Jianhui Zhu, PhD, is a Lead Research Scientist in the Laboratory of Cancer Proteomics within the Department of Surgery at the University of Michigan. Dr. Zhu received her PhD degree from the Nanjing University, China. She joined the Lubman Group at the University of Michigan as a postdoc in 2010. She was appointed senior research scientist at the University of Michigan in 2015 and lead research scientist in 2018. Her research focuses on the development of mass spectrometry-based methods to identify cancer-related proteomic/glycomic/glycoproteomic markers in patient’s serum and tissue biopsies for early cancer detection and monitoring. She received the NCI Research Specialist Award in 2018 for novel glyco-marker research aimed at early detection of hepatocellular carcinoma.

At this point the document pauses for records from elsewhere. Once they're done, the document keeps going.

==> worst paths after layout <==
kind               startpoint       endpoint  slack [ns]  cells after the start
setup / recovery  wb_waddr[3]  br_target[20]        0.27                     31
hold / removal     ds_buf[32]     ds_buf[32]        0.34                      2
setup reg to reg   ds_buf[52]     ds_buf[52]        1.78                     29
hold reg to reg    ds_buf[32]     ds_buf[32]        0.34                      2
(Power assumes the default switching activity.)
### config.mk
export PLATFORM = sky130hd
export DESIGN_NAME = mcp_control_flat
export DESIGN_NICKNAME = d
export VERILOG_FILES = /design/src/rtl/mcp_control_if.sv /design/src/rtl/mcp_control.sv /design/src/flat_wrapper.sv
export SDC_FILE = /design/constraint.sdc
export NUM_CORES = 1
export LEC_CHECK = 0
export CAP_MARGIN = 10
export CELL_PAD_IN_SITES_DETAIL_PLACEMENT = 1
export CELL_PAD_IN_SITES_GLOBAL_PLACEMENT = 1
export CORE_ASPECT_RATIO = 0.75
export CORE_MARGIN = 2
export CORE_UTILIZATION = 28
export DETAILED_ROUTE_END_ITERATION = 16
export GPL_ROUTABILITY_DRIVEN = 1
export PLACE_DENSITY = 0.85
export SYNTH_ARGS = -nofsm -noshare
export SYNTH_HDL_FRONTEND = slang
export SYNTH_SLANG_ARGS = --single-unit
### constraint.sdc
create_clock -name i_clk -period 1.4 [get_ports i_clk]
set_input_delay 0.28 -clock i_clk [delete_from_list [all_inputs] [get_ports i_clk]]
set_output_delay 0.28 -clock i_clk [all_outputs]
set_load 0.02 [all_outputs]
### src/rtl/mcp_control_if.sv
// Datapath-facing bundle of the multicycle controller.
// master: controller side; slave: datapath side.
interface mcp_control_if;
  logic [5:0] i_opcode;
  logic [5:0] i_funct;
  logic       i_zf;
  logic       i_mem_ready;
  logic       o_pc_we;
  logic       o_ir_we;
  logic       o_iord;
  logic       o_mem_read;
  logic       o_mem_write;
  logic       o_reg_write;
  logic       o_reg_dst;
  logic       o_mem_to_reg;
  logic       o_ext_op;
  logic       o_alu_src_a;
  logic [1:0] o_alu_src_b;
  logic [1:0] o_alu_op;
  logic [1:0] o_pc_src;
  logic [3:0] o_state;
  logic       o_illegal;

  modport master (
    input  i_opcode, i_funct, i_zf, i_mem_ready,
    output o_pc_we, o_ir_we, o_iord, o_mem_read,
    output o_mem_write, o_reg_write, o_reg_dst,
    output o_mem_to_reg, o_ext_op, o_alu_src_a,
    output o_alu_src_b, o_alu_op, o_pc_src,
    output o_state, o_illegal
  );

  modport slave (
    output i_opcode, i_funct, i_zf, i_mem_ready,
    input  o_pc_we, o_ir_we, o_iord, o_mem_read,
    input  o_mem_write, o_reg_write, o_reg_dst,
    input  o_mem_to_reg, o_ext_op, o_alu_src_a,
    input  o_alu_src_b, o_alu_op, o_pc_src,
    input  o_state, o_illegal
  );
endinterface

### src/rtl/mcp_control.sv
// Multicycle MIPS-style control FSM.
// Shared instr/data memory, trap on illegal opcode/funct.
module mcp_control (
  input  logic          i_clk,
  input  logic          i_rst,
  mcp_control_if.master bus
);

  typedef enum logic [3:0] {
    FETCH  = 4'd0,
    DECODE = 4'd1,
    MEMADR = 4'd2,
    MEMRD  = 4'd3,
    MEMWB  = 4'd4,
    MEMWR  = 4'd5,
    EXEC   = 4'd6,
    ALUWB  = 4'd7,
    BRANCH = 4'd8,
    JUMP   = 4'd9,
    IEXEC  = 4'd10,
    IWB    = 4'd11,
    TRAP   = 4'd12
  } state_t;

  state_t     state;
  state_t     nxt;
  logic [5:0] op_q;
  logic       funct_ok;

  // State register; opcode captured as DECODE is left
  always_ff @(posedge i_clk) begin
    if (i_rst) begin
      state <= FETCH;
      op_q  <= 6'h00;
    end else begin
      state <= nxt;
      if (state == DECODE)
        op_q <= bus.i_opcode;
    end
  end

  // Legal R-type function codes
  always_comb begin
    funct_ok = 1'b0;
    case (bus.i_funct)
      6'h20, 6'h22, 6'h24,
      6'h25, 6'h2A: funct_ok = 1'b1;
      default:      funct_ok = 1'b0;
    endcase
  end

  // Next state and per-state datapath controls
  always_comb begin
    nxt              = TRAP;
    bus.o_pc_we      = 1'b0;
    bus.o_ir_we      = 1'b0;
    bus.o_iord       = 1'b0;
    bus.o_mem_read   = 1'b0;
    bus.o_mem_write  = 1'b0;
    bus.o_reg_write  = 1'b0;
    bus.o_reg_dst    = 1'b0;
    bus.o_mem_to_reg = 1'b0;
    bus.o_ext_op     = 1'b0;
    bus.o_alu_src_a  = 1'b0;
    bus.o_alu_src_b  = 2'b00;
    bus.o_alu_op     = 2'b00;
    bus.o_pc_src     = 2'b00;
    bus.o_illegal    = 1'b0;
    case (state)
      FETCH: begin
        bus.o_mem_read  = 1'b1;
        bus.o_alu_src_b = 2'b01;
        bus.o_ir_we     = bus.i_mem_ready & ~i_rst;
        bus.o_pc_we     = bus.i_mem_ready & ~i_rst;
        nxt = bus.i_mem_ready ? DECODE : FETCH;
      end
      DECODE: begin
        bus.o_alu_src_b = 2'b11;
        case (bus.i_opcode)
          6'h23, 6'h2B:        nxt = MEMADR;
          6'h00:               nxt = funct_ok ? EXEC : TRAP;
          6'h04, 6'h05:        nxt = BRANCH;
          6'h02:               nxt = JUMP;
          6'h08, 6'h0C, 6'h0D: nxt = IEXEC;
          default:             nxt = TRAP;
        endcase
      end
      MEMADR: begin
        bus.o_alu_src_a = 1'b1;
        bus.o_alu_src_b = 2'b10;
        bus.o_ext_op    = 1'b1;
        nxt = (op_q == 6'h2B) ? MEMWR : MEMRD;
      end
      MEMRD: begin
        bus.o_mem_read = 1'b1;
        bus.o_iord     = 1'b1;
        nxt = bus.i_mem_ready ? MEMWB : MEMRD;
      end
      MEMWB: begin
        bus.o_reg_write  = 1'b1;
        bus.o_mem_to_reg = 1'b1;
        nxt = FETCH;
      end
      MEMWR: begin
        bus.o_mem_write = 1'b1;
        bus.o_iord      = 1'b1;
        nxt = bus.i_mem_ready ? FETCH : MEMWR;
      end
      EXEC: begin
        bus.o_alu_src_a = 1'b1;
        bus.o_alu_op    = 2'b10;
        nxt = ALUWB;
      end
      ALUWB: begin
        bus.o_reg_write = 1'b1;
        bus.o_reg_dst   = 1'b1;
        nxt = FETCH;
      end
      BRANCH: begin
        bus.o_alu_src_a = 1'b1;
        bus.o_alu_op    = 2'b01;
        bus.o_pc_src    = 2'b01;
        bus.o_pc_we     = ((op_q == 6'h04) & bus.i_zf) |
                          ((op_q == 6'h05) & ~bus.i_zf);
        nxt = FETCH;
      end
      JUMP: begin
        bus.o_pc_src = 2'b10;
        bus.o_pc_we  = 1'b1;
        nxt = FETCH;
      end
      IEXEC: begin
        bus.o_alu_src_a = 1'b1;
        bus.o_alu_src_b = 2'b10;
        bus.o_alu_op    = 2'b11;
        bus.o_ext_op    = (op_q == 6'h08);
        nxt = IWB;
      end
      IWB: begin
        bus.o_reg_write = 1'b1;
        nxt = FETCH;
      end
      TRAP: begin
        bus.o_illegal = 1'b1;
        nxt = TRAP;
      end
      default: nxt = TRAP;
    endcase
  end

  assign bus.o_state = state;

endmodule

### src/flat_wrapper.sv
// flat-port wrapper written by rule: the top's interface ports become plain ports
module mcp_control_flat 
  (i_clk, i_rst, bus_i_opcode, bus_i_funct, bus_i_zf, bus_i_mem_ready, bus_o_pc_we, bus_o_ir_we, bus_o_iord, bus_o_mem_read, bus_o_mem_write, bus_o_reg_write, bus_o_reg_dst, bus_o_mem_to_reg, bus_o_ext_op, bus_o_alu_src_a, bus_o_alu_src_b, bus_o_alu_op, bus_o_pc_src, bus_o_state, bus_o_illegal);
  mcp_control_if bus_i ();
  input  logic i_clk;
  input  logic i_rst;
  input wire logic [$bits(bus_i.i_opcode)-1:0] bus_i_opcode;
  input wire logic [$bits(bus_i.i_funct)-1:0] bus_i_funct;
  input wire logic [$bits(bus_i.i_zf)-1:0] bus_i_zf;
  input wire logic [$bits(bus_i.i_mem_ready)-1:0] bus_i_mem_ready;
  output wire logic [$bits(bus_i.o_pc_we)-1:0] bus_o_pc_we;
  output wire logic [$bits(bus_i.o_ir_we)-1:0] bus_o_ir_we;
  output wire logic [$bits(bus_i.o_iord)-1:0] bus_o_iord;
  output wire logic [$bits(bus_i.o_mem_read)-1:0] bus_o_mem_read;
  output wire logic [$bits(bus_i.o_mem_write)-1:0] bus_o_mem_write;
  output wire logic [$bits(bus_i.o_reg_write)-1:0] bus_o_reg_write;
  output wire logic [$bits(bus_i.o_reg_dst)-1:0] bus_o_reg_dst;
  output wire logic [$bits(bus_i.o_mem_to_reg)-1:0] bus_o_mem_to_reg;
  output wire logic [$bits(bus_i.o_ext_op)-1:0] bus_o_ext_op;
  output wire logic [$bits(bus_i.o_alu_src_a)-1:0] bus_o_alu_src_a;
  output wire logic [$bits(bus_i.o_alu_src_b)-1:0] bus_o_alu_src_b;
  output wire logic [$bits(bus_i.o_alu_op)-1:0] bus_o_alu_op;
  output wire logic [$bits(bus_i.o_pc_src)-1:0] bus_o_pc_src;
  output wire logic [$bits(bus_i.o_state)-1:0] bus_o_state;
  output wire logic [$bits(bus_i.o_illegal)-1:0] bus_o_illegal;
  assign bus_i.i_opcode = bus_i_opcode;
  assign bus_i.i_funct = bus_i_funct;
  assign bus_i.i_zf = bus_i_zf;
  assign bus_i.i_mem_ready = bus_i_mem_ready;
  assign bus_o_pc_we = bus_i.o_pc_we;
  assign bus_o_ir_we = bus_i.o_ir_we;
  assign bus_o_iord = bus_i.o_iord;
  assign bus_o_mem_read = bus_i.o_mem_read;
  assign bus_o_mem_write = bus_i.o_mem_write;
  assign bus_o_reg_write = bus_i.o_reg_write;
  assign bus_o_reg_dst = bus_i.o_reg_dst;
  assign bus_o_mem_to_reg = bus_i.o_mem_to_reg;
  assign bus_o_ext_op = bus_i.o_ext_op;
  assign bus_o_alu_src_a = bus_i.o_alu_src_a;
  assign bus_o_alu_src_b = bus_i.o_alu_src_b;
  assign bus_o_alu_op = bus_i.o_alu_op;
  assign bus_o_pc_src = bus_i.o_pc_src;
  assign bus_o_state = bus_i.o_state;
  assign bus_o_illegal = bus_i.o_illegal;
  mcp_control u_core (.i_clk(i_clk), .i_rst(i_rst), .bus(bus_i));
endmodule
==> qor.yml, run 1 <==
run_status:
  status: "aborted with a tool error"
  haltStage: "global routing"
  first-error: "[ERROR DPL-0033] detailed placement checks failed during check placement."
synthesis:
  synth_fa_ha_area_share_pct: 0
  yosysWarnings: 0
  avgSynthCellArea_sq_um: 6.99
  syn_inst: 124
  ys_ff_latch: 10
  synth_xor_area_share_pct: 1.01
  netlist_area_sq_um: 867
  synth_cell_types: 42
  muxShareOfSynthArea_pct: 1.15
  synth_top_family_by_area: "simple AND/OR/NAND/NOR gates"
  syn_nets: 140
  ys_seq_area_share_pct: 23.1
  synth_compound_gate_area_share_pct: 22.8
  yosys.area_share.simple_pct: 46.6
grt:
  antenna_found_initial: 0
  grt_max_degree: 13
timing:
  worst_endpoint_kind: "top-level output"
  worst_endpoint: "bus_o_ext_op"
place:
  io_buffers: 36
  dp.cells: 241
  dpl.hpwl_mm: 3.24
  postPlaceCellArea_sq_mm: 0.00171
  gp_congestion: 0.885
clocking:
  cts.sinks: 10
  cts_hold_buf: 0
  h-tree-depth: 1
  root_buffer: "clkbuf_8"
  clockBufferDepth: 2
  cts_made_buffers: 3
die:
  io_pins: 37
  die_w_um: 68.3
  die_h_um: 52.2
  rows: 17
  start_util_pct: 29.3
-- cells in the mapped netlist (all sizes together) --
| cell | number | area (sq um) |
|---|---|---|
| mux2i | 1 | 10.0 |
| xnor2 | 1 | 8.76 |
| a211oi | 1 | 7.51 |
| o32ai | 1 | 8.76 |
| nor3b | 3 | 27.5 |
| o311a | 1 | 10.0 |
| nand4b | 1 | 8.76 |
| a311oi | 1 | 8.76 |
| a41oi | 1 | 16.3 |
| o31a | 1 | 8.76 |
| nand2 | 18 | 67.6 |
| nand2b | 10 | 65.1 |
| a31oi | 1 | 6.26 |
| and3 | 2 | 12.5 |
| o22ai | 1 | 6.26 |
| dfxtp | 10 | 200 |
| nand3b | 1 | 7.51 |
| and4 | 1 | 8.76 |
| and2 | 3 | 18.8 |
| o211ai | 2 | 20.0 |
| inv | 4 | 15.0 |
| buf | 5 | 27.5 |
| nand3 | 2 | 15.0 |
| nor2 | 15 | 63.8 |
| nor4 | 2 | 18.8 |
| o21ai | 7 | 35.0 |
| o31ai | 1 | 7.51 |
| or3 | 3 | 18.8 |
| a21oi | 11 | 55.1 |
| nor3 | 11 | 71.3 |
| o21bai | 1 | 7.51 |
| clkbuf | 1 | 3.75 |
-- cells by family after synthesis --
logic type / count (synthesis)
flip-flops: 10
AND/OR/NAND/NOR: 72
XOR/XNOR: 1
AO/OA/AOI/OAI: 30
multiplexers: 1
buffers and inverters: 10
-- through the flow --
step                TNS, ps  setup slack [ps]  hold WS [ps]
CTS                   -2930              -386           604
detailed placement    -9880              -719           591
global placement      -8270              -672           563
floorplan              -428              -280           416
-- what timing repair did --
item | CTS
resized for setup | 168
endpoints found under the setup margin | 31
setup buffers | 6
pin swaps | 23
==> run 2, diff against run 1 <==
==> config.mk (replaced) <==
export PLATFORM = sky130hd
export DESIGN_NAME = mcp_control_flat
export DESIGN_NICKNAME = d
export VERILOG_FILES = /design/src/rtl/mcp_control_if.sv /design/src/rtl/mcp_control.sv /design/src/flat_wrapper.sv
export SDC_FILE = /design/constraint.sdc
export NUM_CORES = 1
export LEC_CHECK = 0
export CAP_MARGIN = 10
export CORE_AREA = 2 2 63 65
export DETAILED_ROUTE_END_ITERATION = 16
export DIE_AREA = 0 0 65 67
export GPL_ROUTABILITY_DRIVEN = 1
export PLACE_DENSITY_LB_ADDON = 0.15
export SYNTH_ARGS = -nofsm -noshare
export SYNTH_HDL_FRONTEND = slang
export SYNTH_SLANG_ARGS = --single-unit
==> qor.yml, run 2 <==
die:
  io_pins: 37  # unchanged
  rows: 22  # +5
  start_util_pct: 24.0  # -5.3 points
  die_h_um: 67  # +28%
  core-area_sq_mm: 0.00361
  die_w_um: 65  # -4.8%
  dieArea_sq_mm: 0.00436
power_and_ir_drop:
  switchingPower_w: 0.000420
  power.share.combinational_pct: 46.5
  p_leak_nw: 0.918
  p_per_area_mw_per_mm2: 585
  pwr-share-clk_pct: 28.7
  p_int_w: 0.000874
  p_seq_share_pct: 24.8
  sw_frac_of_total_pct: 32.5
  peakVddDrop_v: 0.000367
drt:
  avgRoutedWirePerCell_um: 13.6
  drtAntennaViolNets: 0
  num_vias: 1276
  vias_per_cell: 4.80
  first_iter_violations: 16
  wl_mm: 3.61
  drt_pre_antenna_iters: 4
  drc: 0
worst_setup_path:
  slowest_delay_ps: 380
  end_kind: "output pin"
  critPathKind: "reg -> out"
  rr_startpoint: "u_core.bus.o_state[0]"
  arrival_ps: 1450
  cp.required_ps: 1120
  crit_start: "u_core.op_q[4]"
  rr_worst_depth: 8
  slowest_stage: "or3_4"
  critical_path_cell_count: 4
  rrSetupSlack_ps: -40
  path_cells: "or3_4, o31a_1, nor3_4, buf_6"
  crit_path_start_kind: "flop"
  critPathTopFamily: "simple AND/OR/NAND/NOR gates"
  crit_fanout: 2
  reg2reg_to: "u_core.op_q[1]"
  crit_path_end: "bus_o_ext_op"
  path_buf_inv: 1
clocking:
  root_buffer: "clkbuf_8"
  h-tree-depth: 1  # unchanged
  cts_tree: "built"
  clk_pin_slew_ps: 40
  cts.sinks: 10  # unchanged
  clockBufferDepth: 2  # unchanged
  clkLatencyLatePin_ps: 250
  cts_made_buffers: 3  # unchanged
synthesis:
  avgSynthCellArea_sq_um: 6.99  # unchanged
  synth_area_leaders: "dfxtp_1 23%, nand2_1 7.8%, nand2b_1 6.5%, a21oi_1 6.3%, nor2_1 6.1%"
  netlist_area_sq_um: 867  # unchanged
  yosys.area.top_type: "dfxtp_1"
  syn_inst: 124  # unchanged
  syn_nets: 140  # unchanged
  ys_seq_area_share_pct: 23.1  # unchanged
  synth_edf_count: 0  # unchanged
  synth_common_cells: "18 x nand2_1, 14 x nor2_1, 11 x a21oi_1"
  ys_ff_latch: 10  # unchanged
  yosysWarnings: 0  # unchanged
  async_flop_share_pct: 0  # unchanged
  synth_cell_types: 42  # unchanged
  synth.most_common_cell: "nand2_1"
  yosys.area.top_type_share_pct: 23.1  # unchanged
  ys.flop_type: "dfxtp_1"
place:
  dpl.hpwl_mm: 2.45  # -24%
  io_buffers: 36  # unchanged
  postPlaceCellArea_sq_mm: 0.00170  # -0.59%
  gp_congestion: 0.836  # -5.5%
grt:
  grt_pass1_vias: 1247
  antenna_found_initial: 0
  gr-total-overflow: 0
  grt_first_pass_wirelength_mm: 5.48
  grt_max_degree: 13
  track_usage_pct: 16.5
min_path:
  hp-class: "in -> reg"
timing:
  skew_ps: 10.4
  setup_viol: 22
  hold_slack_ps: 485
  final_hold_viol_count: 0
  fmax_ghz: 0.577
  min_period_ps: 1730
  tightest_slew_ps: 248
  finalCritPeriodShare_pct: 124
  relSlewSlack_pct: 83.3
  grt_setup_unrepaired: "true"
  final_max_slew_viol_count: 0
  setup_tns_ps: -2180
  setup_slack_ps: -332
cells_and_area:
  antenna-diode-count: 0
  regMostFlops: "u_core.op_q"
  stdcell_area_sq_mm: 0.00221
  area_growth_pct: 155
  drive_gt1_share_pct: 63.8
  final_common_cell: "buf_6"
  largest_reg_flops: 6
  final_net_count: 235
  final_cell_mix: "37 x buf_6, 36 x buf_4, 10 x nand2_1"
run_status:
  violations: "negative setup slack"
  status: "complete, but fails checks"
job:
  drv_cap: 0
## run 2: cell counts after synthesis
No cell type changed its count.
## run 2: logic make-up after synthesis
family / after synthesis / synth area share [%]
buf+inv: 10 / 5.34
flops: 10 / 23.1
simple gates: 72 / 46.6
xor+xnor: 1 / 1.01
mux: 1 / 1.15
compound gates: 30 / 22.8
## run 2: metrics by stage
| step | utilization [%] | std cells | setup WS (ps) | power (W) |
|---|---|---|---|---|
| after CTS | 56.1 | 260 | -378 | 0.00123 |
| after floorplan | - | 124 | -280 | 0.000542 |
| after global placement | 47.2 | 248 | -693 | 0.000786 |
| after global routing | 61.3 | 266 | -398 | 0.00135 |
| after detailed placement | 47.2 | 248 | -720 | 0.000791 |
| final | 61.3 | 266 | -332 | 0.00129 |
## run 2: worst min path at each step
stage	from	endpoint	slack (ps)	cells past startpoint
floorplan	bus_i_opcode[2]	u_core.op_q[2]	420	2
global placement	u_core.op_q[2]	u_core.op_q[2]	560	3
CTS	u_core.op_q[3]	u_core.op_q[3]	570	3
finish	bus_i_opcode[3]	u_core.op_q[3]	490	4
detailed placement	u_core.op_q[3]	u_core.op_q[3]	570	3
global route	bus_i_opcode[3]	u_core.op_q[3]	510	4
## run 2: cell type report
class,instances,area [sq um]
clock buffer,4,55.1
fill,294,1400
inverter,4,15.0
multi-input combinational,104,931
sequential,10,213
tap,48,60.1
timing repair buffer,96,937
## run 2: repair_timing
action                     CTS  global route
gates cloned                 0             1
setup endpoints to repair   30            28
gates resized for setup    157            39
pin swaps                   12            23
hold buffers                 0             0
buffers inserted             8             9
## run 2: metal layers
layer | track usage [%] | vias up | part of all wire, %
li1 | - | 634 | -
met1 | 17.1 | 606 | 40
met2 | 32.5 | 32 | 54
met3 | 1.86 | 4 | 3.8
met4 | 7.98 | 0 | 1.8
met5 | 0 | - | 0
## run 2: tightest hold or removal path, delay by kind of cell
kind	cells	cell delay [ps]
AND/OR/NAND/NOR	1	60
buffers and inverters	2	300
AO/OA/AOI/OAI	1	40
## run 2: power groups by stage
stage,clock [W],sequential (W),combinational (W)
finish,0.000372,0.000321,0.000601
global route,0.000389,0.000322,0.000641
CTS,0.000370,0.000321,0.000543
detailed placement,0,0.000325,0.000466
global placement,0,0.000325,0.000462
floorplan,0,0.000332,0.000209
Note: power is estimated with default switching activity, not from simulation.
===== config.mk =====
export PLATFORM = sky130hd
export DESIGN_NAME = imem_boot_loader
export DESIGN_NICKNAME = d
export VERILOG_FILES = /design/src/rtl/imem_boot_loader.sv
export SDC_FILE = /design/constraint.sdc
export NUM_CORES = 1
export LEC_CHECK = 0
export ABC_CLOCK_PERIOD_IN_PS = 6900
export BUFFER_PORTS_ARGS = -buffer_cell sky130_fd_sc_hd__clkbuf_2
export CAP_MARGIN = 10
export CORE_ASPECT_RATIO = 0.75
export CORE_UTILIZATION = 45
export CTS_BUF_LIST = sky130_fd_sc_hd__clkbuf_4 sky130_fd_sc_hd__clkbuf_8 sky130_fd_sc_hd__clkbuf_16
export CTS_CLUSTER_DIAMETER = 50
export CTS_CLUSTER_SIZE = 20
export DETAILED_ROUTE_END_ITERATION = 7
export SKIP_LAST_GASP = 1
export SYNTH_ARGS = -nofsm -noshare
export SYNTH_HDL_FRONTEND = slang
export SYNTH_SLANG_ARGS = --single-unit
export TNS_END_PERCENT = 1

===== constraint.sdc =====
create_clock -name clk -period 6.9 [get_ports clk]
set_clock_uncertainty 0.05 [all_clocks]
set_input_delay 0 -clock clk [delete_from_list [all_inputs] [get_ports clk]]
set_output_delay 0 -clock clk [all_outputs]
set_load 0.05 [all_outputs]
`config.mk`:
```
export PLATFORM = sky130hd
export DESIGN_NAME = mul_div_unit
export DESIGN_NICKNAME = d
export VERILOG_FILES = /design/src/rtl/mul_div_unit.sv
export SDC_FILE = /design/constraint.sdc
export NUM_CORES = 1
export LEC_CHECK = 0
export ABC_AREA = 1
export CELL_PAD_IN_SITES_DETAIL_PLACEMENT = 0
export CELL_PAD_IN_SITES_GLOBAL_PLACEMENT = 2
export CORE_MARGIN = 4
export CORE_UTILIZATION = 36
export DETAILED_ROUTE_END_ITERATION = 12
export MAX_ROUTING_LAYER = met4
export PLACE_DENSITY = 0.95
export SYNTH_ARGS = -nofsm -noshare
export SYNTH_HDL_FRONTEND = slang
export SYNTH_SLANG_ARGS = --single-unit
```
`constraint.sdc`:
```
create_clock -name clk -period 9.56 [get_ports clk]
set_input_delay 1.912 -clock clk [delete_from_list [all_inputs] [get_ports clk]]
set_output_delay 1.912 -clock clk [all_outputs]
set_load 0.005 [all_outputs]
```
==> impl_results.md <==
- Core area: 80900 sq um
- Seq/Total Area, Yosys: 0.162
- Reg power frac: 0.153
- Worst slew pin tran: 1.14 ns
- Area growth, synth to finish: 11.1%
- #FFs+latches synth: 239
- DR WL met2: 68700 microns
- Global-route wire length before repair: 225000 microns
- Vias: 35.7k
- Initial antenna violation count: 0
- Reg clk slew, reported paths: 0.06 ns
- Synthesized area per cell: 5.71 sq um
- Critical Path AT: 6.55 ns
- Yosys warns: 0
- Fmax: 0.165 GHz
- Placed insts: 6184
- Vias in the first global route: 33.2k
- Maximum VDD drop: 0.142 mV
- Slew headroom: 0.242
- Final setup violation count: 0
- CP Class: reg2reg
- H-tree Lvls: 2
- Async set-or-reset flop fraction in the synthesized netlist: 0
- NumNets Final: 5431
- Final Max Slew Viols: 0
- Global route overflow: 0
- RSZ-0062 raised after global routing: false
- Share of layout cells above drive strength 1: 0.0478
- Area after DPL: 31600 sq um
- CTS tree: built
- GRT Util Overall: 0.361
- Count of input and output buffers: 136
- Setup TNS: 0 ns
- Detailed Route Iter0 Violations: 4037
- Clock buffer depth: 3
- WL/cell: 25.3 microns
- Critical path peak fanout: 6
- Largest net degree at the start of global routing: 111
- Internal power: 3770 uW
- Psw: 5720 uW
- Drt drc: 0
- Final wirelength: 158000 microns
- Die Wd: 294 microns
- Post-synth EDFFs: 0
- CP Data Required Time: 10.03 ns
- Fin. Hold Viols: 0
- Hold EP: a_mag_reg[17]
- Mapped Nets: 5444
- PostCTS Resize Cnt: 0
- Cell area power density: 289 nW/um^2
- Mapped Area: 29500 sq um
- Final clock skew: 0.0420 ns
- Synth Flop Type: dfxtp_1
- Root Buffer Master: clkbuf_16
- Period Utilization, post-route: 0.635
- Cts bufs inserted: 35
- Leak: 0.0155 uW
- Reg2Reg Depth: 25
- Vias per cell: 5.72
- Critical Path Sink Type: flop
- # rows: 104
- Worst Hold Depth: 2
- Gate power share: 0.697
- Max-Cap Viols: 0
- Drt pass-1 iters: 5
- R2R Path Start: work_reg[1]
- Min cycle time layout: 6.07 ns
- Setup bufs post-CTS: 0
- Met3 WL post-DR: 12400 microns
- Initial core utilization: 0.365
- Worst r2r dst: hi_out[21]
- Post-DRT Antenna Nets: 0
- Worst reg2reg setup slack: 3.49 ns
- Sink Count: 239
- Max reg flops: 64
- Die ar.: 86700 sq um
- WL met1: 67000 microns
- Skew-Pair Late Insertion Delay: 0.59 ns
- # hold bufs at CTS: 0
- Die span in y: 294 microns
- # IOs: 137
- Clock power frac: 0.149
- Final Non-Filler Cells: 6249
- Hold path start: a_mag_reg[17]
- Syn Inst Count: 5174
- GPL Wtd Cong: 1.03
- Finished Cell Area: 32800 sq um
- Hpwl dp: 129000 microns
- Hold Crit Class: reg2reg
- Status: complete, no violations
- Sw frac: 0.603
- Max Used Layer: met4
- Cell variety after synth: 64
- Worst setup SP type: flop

I graduated in analytical chemistry from the faculty of chemistry at Shahid Beheshti University (Tehran,Iran).For my Master's thesis I was working on the Optimization of solid phase microextraction and electromembrane extraction techniques to measure certain pollutants and drugs. During my studies,I was also awarded medals and honorary diplomas from international and national competitions and expositions because of my inventions. In June 2017, I started my Glysign PhD project, conducting research at Genos Ltd., Zagreb, Croatia, and the Leiden University Medical Centre in Leiden, the Netherlands. My research is geared towards the quantification of serum protein glycosylation for patient stratification in early-onset and other diabetes types.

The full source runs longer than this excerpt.